Assignment:
The expected answer holds every line from the first line of the data below through the line containing "localparam logic [7:0] PPRC_REG_CTRL", exactly as written, and no other line.

Stored data:
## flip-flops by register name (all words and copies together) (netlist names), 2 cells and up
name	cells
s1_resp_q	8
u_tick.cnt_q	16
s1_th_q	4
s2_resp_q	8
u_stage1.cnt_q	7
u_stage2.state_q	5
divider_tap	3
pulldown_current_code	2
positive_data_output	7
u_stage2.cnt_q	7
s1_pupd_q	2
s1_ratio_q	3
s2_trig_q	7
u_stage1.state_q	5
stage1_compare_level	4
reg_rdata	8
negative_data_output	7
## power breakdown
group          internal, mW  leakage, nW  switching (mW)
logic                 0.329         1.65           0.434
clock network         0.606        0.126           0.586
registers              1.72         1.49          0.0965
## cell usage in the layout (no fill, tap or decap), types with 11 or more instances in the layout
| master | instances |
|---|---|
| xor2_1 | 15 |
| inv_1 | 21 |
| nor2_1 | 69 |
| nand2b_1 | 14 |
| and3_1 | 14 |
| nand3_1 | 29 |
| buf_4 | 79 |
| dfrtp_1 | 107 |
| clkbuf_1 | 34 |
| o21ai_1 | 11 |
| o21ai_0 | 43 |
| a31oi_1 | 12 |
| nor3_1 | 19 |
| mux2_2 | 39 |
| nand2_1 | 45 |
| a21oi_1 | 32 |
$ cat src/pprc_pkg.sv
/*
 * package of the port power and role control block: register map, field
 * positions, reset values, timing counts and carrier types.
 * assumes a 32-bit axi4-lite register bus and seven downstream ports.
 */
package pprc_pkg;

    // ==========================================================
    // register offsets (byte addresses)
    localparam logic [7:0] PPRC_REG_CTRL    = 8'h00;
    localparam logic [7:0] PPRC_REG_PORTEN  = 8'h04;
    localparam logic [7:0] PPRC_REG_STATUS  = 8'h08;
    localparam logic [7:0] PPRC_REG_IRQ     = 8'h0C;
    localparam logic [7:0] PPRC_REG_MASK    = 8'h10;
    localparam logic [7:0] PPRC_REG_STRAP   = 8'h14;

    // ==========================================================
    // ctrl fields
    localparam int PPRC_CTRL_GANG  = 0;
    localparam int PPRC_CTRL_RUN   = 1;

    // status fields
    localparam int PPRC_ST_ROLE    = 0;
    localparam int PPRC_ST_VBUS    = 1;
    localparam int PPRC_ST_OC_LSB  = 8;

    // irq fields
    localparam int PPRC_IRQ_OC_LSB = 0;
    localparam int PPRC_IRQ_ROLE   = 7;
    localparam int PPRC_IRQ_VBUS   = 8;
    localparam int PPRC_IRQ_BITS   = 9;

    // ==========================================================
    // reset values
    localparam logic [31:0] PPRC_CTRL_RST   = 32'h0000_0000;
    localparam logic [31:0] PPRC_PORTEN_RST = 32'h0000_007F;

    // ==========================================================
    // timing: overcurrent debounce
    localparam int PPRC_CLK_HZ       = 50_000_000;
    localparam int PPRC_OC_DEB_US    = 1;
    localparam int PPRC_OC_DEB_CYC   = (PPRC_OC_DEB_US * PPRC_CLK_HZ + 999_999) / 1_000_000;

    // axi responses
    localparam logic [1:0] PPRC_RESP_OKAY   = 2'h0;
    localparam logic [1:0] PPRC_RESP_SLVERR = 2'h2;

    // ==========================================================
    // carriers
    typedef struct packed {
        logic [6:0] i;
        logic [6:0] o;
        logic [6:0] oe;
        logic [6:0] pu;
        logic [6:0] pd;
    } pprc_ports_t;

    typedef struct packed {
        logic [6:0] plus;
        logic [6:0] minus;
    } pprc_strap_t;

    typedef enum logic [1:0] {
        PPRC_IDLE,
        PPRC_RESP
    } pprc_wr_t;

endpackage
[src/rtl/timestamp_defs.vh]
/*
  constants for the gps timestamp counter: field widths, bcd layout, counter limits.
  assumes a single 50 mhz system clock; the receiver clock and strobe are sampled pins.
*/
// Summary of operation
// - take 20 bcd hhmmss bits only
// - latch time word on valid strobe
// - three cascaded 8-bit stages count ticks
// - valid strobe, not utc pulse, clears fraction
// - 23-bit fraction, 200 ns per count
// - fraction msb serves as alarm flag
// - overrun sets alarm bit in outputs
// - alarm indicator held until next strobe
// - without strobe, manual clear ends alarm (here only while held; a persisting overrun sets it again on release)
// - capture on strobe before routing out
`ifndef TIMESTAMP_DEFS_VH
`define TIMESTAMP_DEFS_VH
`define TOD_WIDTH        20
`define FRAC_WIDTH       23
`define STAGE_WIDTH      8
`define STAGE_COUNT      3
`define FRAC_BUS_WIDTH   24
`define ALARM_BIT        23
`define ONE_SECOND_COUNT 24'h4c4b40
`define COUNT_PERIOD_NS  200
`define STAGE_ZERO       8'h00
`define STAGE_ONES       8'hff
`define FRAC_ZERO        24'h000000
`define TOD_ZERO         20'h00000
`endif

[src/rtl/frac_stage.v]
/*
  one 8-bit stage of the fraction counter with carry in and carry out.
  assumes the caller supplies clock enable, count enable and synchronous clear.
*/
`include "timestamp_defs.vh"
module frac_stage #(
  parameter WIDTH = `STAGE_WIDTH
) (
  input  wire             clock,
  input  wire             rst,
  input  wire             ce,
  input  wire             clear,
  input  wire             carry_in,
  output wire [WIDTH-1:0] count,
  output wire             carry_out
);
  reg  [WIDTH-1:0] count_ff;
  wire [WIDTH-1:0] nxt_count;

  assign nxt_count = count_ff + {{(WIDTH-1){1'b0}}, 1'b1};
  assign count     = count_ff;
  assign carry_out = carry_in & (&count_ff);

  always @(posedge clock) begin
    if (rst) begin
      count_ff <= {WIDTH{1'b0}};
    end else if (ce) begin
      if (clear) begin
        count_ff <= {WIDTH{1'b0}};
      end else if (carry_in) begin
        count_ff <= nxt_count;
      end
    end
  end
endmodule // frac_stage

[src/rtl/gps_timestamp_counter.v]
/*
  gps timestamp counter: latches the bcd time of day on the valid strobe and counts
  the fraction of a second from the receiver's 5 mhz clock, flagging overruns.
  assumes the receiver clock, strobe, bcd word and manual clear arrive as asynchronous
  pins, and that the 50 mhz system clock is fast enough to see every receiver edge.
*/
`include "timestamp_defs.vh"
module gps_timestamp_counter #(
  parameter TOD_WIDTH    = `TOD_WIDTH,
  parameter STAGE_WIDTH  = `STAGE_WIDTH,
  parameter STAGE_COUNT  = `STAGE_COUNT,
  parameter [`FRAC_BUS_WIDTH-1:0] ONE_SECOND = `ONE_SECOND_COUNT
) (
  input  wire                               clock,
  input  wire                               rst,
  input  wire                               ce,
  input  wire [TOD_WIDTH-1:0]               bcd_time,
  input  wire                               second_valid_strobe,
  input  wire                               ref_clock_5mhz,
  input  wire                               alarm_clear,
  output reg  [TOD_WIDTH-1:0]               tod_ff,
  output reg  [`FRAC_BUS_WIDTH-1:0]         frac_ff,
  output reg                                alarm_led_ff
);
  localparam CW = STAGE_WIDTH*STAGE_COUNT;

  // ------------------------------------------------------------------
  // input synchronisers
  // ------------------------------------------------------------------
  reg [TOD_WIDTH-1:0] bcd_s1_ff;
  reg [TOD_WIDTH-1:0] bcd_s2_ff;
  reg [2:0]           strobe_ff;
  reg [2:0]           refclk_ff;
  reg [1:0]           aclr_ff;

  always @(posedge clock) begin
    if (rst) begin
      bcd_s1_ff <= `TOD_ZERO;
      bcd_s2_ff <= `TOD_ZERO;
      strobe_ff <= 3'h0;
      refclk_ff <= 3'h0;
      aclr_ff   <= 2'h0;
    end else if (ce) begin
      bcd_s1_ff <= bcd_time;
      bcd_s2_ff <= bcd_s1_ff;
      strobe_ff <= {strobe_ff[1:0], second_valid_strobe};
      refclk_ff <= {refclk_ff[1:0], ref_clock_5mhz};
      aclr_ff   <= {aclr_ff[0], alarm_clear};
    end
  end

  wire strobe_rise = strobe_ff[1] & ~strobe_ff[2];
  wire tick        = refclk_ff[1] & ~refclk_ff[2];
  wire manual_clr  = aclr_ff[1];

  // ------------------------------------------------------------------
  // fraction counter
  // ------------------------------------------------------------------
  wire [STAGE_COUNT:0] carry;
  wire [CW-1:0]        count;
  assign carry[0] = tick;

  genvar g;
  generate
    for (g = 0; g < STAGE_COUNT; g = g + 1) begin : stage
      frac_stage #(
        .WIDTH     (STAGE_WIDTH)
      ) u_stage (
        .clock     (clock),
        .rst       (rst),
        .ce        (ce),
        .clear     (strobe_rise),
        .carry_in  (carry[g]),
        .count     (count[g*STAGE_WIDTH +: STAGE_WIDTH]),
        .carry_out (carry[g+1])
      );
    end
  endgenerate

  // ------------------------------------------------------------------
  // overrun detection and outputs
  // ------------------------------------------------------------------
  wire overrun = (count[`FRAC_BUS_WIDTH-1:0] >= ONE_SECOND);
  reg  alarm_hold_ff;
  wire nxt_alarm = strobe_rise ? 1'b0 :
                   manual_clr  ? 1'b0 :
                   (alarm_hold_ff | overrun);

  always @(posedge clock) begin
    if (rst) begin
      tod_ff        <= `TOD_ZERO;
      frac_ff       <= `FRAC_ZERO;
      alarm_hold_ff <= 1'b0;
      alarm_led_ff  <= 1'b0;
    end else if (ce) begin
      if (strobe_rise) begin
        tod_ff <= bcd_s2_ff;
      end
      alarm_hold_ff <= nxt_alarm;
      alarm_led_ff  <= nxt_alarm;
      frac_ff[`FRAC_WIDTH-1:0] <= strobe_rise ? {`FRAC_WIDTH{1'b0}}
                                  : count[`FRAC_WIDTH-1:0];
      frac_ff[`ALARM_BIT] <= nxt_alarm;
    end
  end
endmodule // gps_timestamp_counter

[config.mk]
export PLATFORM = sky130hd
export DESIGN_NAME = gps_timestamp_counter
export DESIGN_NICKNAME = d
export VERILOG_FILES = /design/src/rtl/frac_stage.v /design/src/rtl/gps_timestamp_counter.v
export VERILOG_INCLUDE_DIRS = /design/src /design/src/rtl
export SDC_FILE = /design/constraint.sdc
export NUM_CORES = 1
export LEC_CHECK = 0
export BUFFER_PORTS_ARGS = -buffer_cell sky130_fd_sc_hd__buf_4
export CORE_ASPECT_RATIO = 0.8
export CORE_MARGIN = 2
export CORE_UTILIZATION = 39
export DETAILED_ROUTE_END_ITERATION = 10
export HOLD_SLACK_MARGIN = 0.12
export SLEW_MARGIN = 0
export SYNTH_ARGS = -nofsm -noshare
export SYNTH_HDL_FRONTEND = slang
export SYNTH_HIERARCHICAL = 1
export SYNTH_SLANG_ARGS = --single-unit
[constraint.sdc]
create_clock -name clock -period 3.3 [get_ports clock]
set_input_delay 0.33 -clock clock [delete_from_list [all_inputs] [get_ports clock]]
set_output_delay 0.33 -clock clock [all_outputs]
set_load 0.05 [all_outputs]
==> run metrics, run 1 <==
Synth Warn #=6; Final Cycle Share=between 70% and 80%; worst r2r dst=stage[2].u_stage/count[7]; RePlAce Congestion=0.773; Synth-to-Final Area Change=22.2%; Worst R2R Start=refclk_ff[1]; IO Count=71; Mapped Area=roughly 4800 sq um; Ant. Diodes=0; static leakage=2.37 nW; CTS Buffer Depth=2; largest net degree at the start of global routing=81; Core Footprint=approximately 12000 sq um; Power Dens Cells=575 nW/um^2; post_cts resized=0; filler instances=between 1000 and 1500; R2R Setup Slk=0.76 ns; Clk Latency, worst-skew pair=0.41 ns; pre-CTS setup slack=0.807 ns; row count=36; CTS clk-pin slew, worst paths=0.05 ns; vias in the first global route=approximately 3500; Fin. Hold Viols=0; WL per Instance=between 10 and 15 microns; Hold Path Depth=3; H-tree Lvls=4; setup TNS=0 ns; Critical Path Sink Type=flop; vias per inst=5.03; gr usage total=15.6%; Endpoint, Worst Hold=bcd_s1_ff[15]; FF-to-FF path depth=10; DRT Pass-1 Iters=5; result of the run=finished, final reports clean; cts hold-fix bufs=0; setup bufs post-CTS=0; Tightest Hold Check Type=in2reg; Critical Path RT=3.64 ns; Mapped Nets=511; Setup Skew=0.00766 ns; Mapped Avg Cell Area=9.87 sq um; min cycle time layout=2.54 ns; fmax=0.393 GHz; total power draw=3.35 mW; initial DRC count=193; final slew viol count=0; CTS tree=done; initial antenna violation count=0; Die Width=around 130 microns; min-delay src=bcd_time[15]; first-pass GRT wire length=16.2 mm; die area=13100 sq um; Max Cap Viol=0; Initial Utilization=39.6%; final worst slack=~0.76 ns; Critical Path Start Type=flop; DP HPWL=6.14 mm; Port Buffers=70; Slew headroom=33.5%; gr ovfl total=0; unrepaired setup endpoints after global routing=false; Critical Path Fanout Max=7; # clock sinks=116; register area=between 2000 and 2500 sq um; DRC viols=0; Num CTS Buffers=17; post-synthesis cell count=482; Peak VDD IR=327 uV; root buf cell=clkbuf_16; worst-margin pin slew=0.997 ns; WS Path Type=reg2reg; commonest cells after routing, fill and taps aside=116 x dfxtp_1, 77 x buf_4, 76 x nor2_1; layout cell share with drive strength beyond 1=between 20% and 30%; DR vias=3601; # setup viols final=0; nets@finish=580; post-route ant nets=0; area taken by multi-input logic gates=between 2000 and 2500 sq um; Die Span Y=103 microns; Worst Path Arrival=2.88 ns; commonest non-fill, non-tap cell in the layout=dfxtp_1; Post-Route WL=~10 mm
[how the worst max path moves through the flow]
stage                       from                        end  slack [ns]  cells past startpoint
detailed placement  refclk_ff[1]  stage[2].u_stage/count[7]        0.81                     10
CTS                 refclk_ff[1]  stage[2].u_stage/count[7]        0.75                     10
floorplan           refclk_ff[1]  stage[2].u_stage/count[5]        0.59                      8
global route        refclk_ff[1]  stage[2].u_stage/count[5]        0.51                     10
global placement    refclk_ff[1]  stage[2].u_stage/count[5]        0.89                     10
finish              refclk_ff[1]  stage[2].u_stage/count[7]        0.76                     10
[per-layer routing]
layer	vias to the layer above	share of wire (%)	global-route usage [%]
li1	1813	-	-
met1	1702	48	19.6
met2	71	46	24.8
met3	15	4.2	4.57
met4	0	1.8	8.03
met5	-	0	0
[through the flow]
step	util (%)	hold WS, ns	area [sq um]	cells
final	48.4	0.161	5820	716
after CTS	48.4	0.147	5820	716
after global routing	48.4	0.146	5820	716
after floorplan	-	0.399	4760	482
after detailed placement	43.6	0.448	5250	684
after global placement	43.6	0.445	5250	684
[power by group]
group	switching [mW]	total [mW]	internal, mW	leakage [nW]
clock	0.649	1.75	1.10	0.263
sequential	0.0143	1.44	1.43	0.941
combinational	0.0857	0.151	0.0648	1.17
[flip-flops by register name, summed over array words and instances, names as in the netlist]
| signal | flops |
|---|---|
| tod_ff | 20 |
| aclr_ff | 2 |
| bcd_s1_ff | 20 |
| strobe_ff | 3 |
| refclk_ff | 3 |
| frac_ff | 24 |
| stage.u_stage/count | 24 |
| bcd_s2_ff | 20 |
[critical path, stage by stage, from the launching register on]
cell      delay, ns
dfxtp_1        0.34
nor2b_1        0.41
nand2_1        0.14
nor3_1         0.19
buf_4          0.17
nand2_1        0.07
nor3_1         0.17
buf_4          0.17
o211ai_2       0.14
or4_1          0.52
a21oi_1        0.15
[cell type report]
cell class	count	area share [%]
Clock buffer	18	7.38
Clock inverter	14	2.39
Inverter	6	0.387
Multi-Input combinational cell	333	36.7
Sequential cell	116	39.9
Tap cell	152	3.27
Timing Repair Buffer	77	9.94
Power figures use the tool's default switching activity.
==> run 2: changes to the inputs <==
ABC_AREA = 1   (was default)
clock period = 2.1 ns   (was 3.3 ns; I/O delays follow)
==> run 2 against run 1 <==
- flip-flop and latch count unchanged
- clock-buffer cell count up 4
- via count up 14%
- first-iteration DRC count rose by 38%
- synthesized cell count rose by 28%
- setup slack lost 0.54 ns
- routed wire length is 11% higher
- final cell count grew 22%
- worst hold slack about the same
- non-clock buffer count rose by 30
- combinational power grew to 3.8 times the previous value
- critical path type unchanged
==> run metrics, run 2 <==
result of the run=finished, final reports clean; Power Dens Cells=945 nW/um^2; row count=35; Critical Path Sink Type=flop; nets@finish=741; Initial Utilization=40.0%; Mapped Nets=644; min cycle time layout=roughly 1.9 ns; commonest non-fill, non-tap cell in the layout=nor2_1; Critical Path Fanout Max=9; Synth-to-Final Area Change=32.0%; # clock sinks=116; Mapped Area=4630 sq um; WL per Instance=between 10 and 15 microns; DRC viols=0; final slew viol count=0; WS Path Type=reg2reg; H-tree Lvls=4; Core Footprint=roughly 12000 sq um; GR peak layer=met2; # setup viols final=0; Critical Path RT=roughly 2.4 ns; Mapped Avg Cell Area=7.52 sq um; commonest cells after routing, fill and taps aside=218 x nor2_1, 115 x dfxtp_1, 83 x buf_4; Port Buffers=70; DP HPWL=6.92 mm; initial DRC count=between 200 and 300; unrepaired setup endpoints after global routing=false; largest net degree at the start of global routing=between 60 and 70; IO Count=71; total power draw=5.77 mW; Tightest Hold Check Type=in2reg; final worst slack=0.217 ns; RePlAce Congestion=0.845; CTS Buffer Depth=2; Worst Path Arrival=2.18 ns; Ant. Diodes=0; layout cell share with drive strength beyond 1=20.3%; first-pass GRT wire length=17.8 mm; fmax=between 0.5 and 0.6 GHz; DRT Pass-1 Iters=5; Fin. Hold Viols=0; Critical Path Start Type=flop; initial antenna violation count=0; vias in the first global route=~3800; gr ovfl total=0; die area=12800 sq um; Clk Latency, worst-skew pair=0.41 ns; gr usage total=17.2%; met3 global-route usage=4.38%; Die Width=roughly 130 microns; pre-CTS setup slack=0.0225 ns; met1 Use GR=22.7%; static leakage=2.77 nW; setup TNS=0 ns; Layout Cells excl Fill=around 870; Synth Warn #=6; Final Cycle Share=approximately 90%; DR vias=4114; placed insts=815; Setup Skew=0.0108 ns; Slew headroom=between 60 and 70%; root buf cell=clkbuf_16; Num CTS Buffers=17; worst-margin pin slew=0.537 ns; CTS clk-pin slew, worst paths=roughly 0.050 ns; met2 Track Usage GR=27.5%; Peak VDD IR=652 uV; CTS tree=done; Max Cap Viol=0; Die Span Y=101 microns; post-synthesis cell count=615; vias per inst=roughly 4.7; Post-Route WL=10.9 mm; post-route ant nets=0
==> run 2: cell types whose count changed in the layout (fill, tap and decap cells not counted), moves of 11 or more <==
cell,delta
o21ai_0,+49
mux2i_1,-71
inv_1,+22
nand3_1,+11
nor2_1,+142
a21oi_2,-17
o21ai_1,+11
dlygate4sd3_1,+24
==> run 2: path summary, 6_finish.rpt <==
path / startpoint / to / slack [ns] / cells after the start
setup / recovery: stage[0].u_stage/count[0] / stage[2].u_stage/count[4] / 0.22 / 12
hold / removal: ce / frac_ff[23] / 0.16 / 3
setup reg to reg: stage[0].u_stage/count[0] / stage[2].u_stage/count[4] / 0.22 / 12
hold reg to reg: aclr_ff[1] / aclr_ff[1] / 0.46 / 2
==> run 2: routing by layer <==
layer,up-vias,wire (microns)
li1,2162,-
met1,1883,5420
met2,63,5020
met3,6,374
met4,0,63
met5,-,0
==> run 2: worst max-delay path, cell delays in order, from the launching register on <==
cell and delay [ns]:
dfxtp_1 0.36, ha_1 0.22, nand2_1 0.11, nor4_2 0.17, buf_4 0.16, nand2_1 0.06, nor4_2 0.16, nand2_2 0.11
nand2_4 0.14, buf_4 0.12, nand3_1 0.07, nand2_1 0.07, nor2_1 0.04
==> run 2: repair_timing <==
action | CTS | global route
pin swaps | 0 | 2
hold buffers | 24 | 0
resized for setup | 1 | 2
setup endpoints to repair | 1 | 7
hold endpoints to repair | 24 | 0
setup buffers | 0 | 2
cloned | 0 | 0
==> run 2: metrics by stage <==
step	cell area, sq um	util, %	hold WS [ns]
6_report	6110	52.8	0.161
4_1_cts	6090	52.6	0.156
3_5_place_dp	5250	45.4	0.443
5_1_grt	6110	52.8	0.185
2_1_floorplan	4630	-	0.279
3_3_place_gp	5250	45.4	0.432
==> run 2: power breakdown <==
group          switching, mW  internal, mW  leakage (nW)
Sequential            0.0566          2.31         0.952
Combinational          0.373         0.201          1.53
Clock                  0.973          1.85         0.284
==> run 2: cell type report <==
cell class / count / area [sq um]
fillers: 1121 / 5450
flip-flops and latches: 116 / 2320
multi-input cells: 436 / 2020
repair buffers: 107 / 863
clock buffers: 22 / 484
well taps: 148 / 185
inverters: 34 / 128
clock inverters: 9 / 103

Solution to the exercise:
## flip-flops by register name (all words and copies together) (netlist names), 2 cells and up
name	cells
s1_resp_q	8
u_tick.cnt_q	16
s1_th_q	4
s2_resp_q	8
u_stage1.cnt_q	7
u_stage2.state_q	5
divider_tap	3
pulldown_current_code	2
positive_data_output	7
u_stage2.cnt_q	7
s1_pupd_q	2
s1_ratio_q	3
s2_trig_q	7
u_stage1.state_q	5
stage1_compare_level	4
reg_rdata	8
negative_data_output	7
## power breakdown
group          internal, mW  leakage, nW  switching (mW)
logic                 0.329         1.65           0.434
clock network         0.606        0.126           0.586
registers              1.72         1.49          0.0965
## cell usage in the layout (no fill, tap or decap), types with 11 or more instances in the layout
| master | instances |
|---|---|
| xor2_1 | 15 |
| inv_1 | 21 |
| nor2_1 | 69 |
| nand2b_1 | 14 |
| and3_1 | 14 |
| nand3_1 | 29 |
| buf_4 | 79 |
| dfrtp_1 | 107 |
| clkbuf_1 | 34 |
| o21ai_1 | 11 |
| o21ai_0 | 43 |
| a31oi_1 | 12 |
| nor3_1 | 19 |
| mux2_2 | 39 |
| nand2_1 | 45 |
| a21oi_1 | 32 |
$ cat src/pprc_pkg.sv
/*
 * package of the port power and role control block: register map, field
 * positions, reset values, timing counts and carrier types.
 * assumes a 32-bit axi4-lite register bus and seven downstream ports.
 */
package pprc_pkg;

    // ==========================================================
    // register offsets (byte addresses)
    localparam logic [7:0] PPRC_REG_CTRL    = 8'h00;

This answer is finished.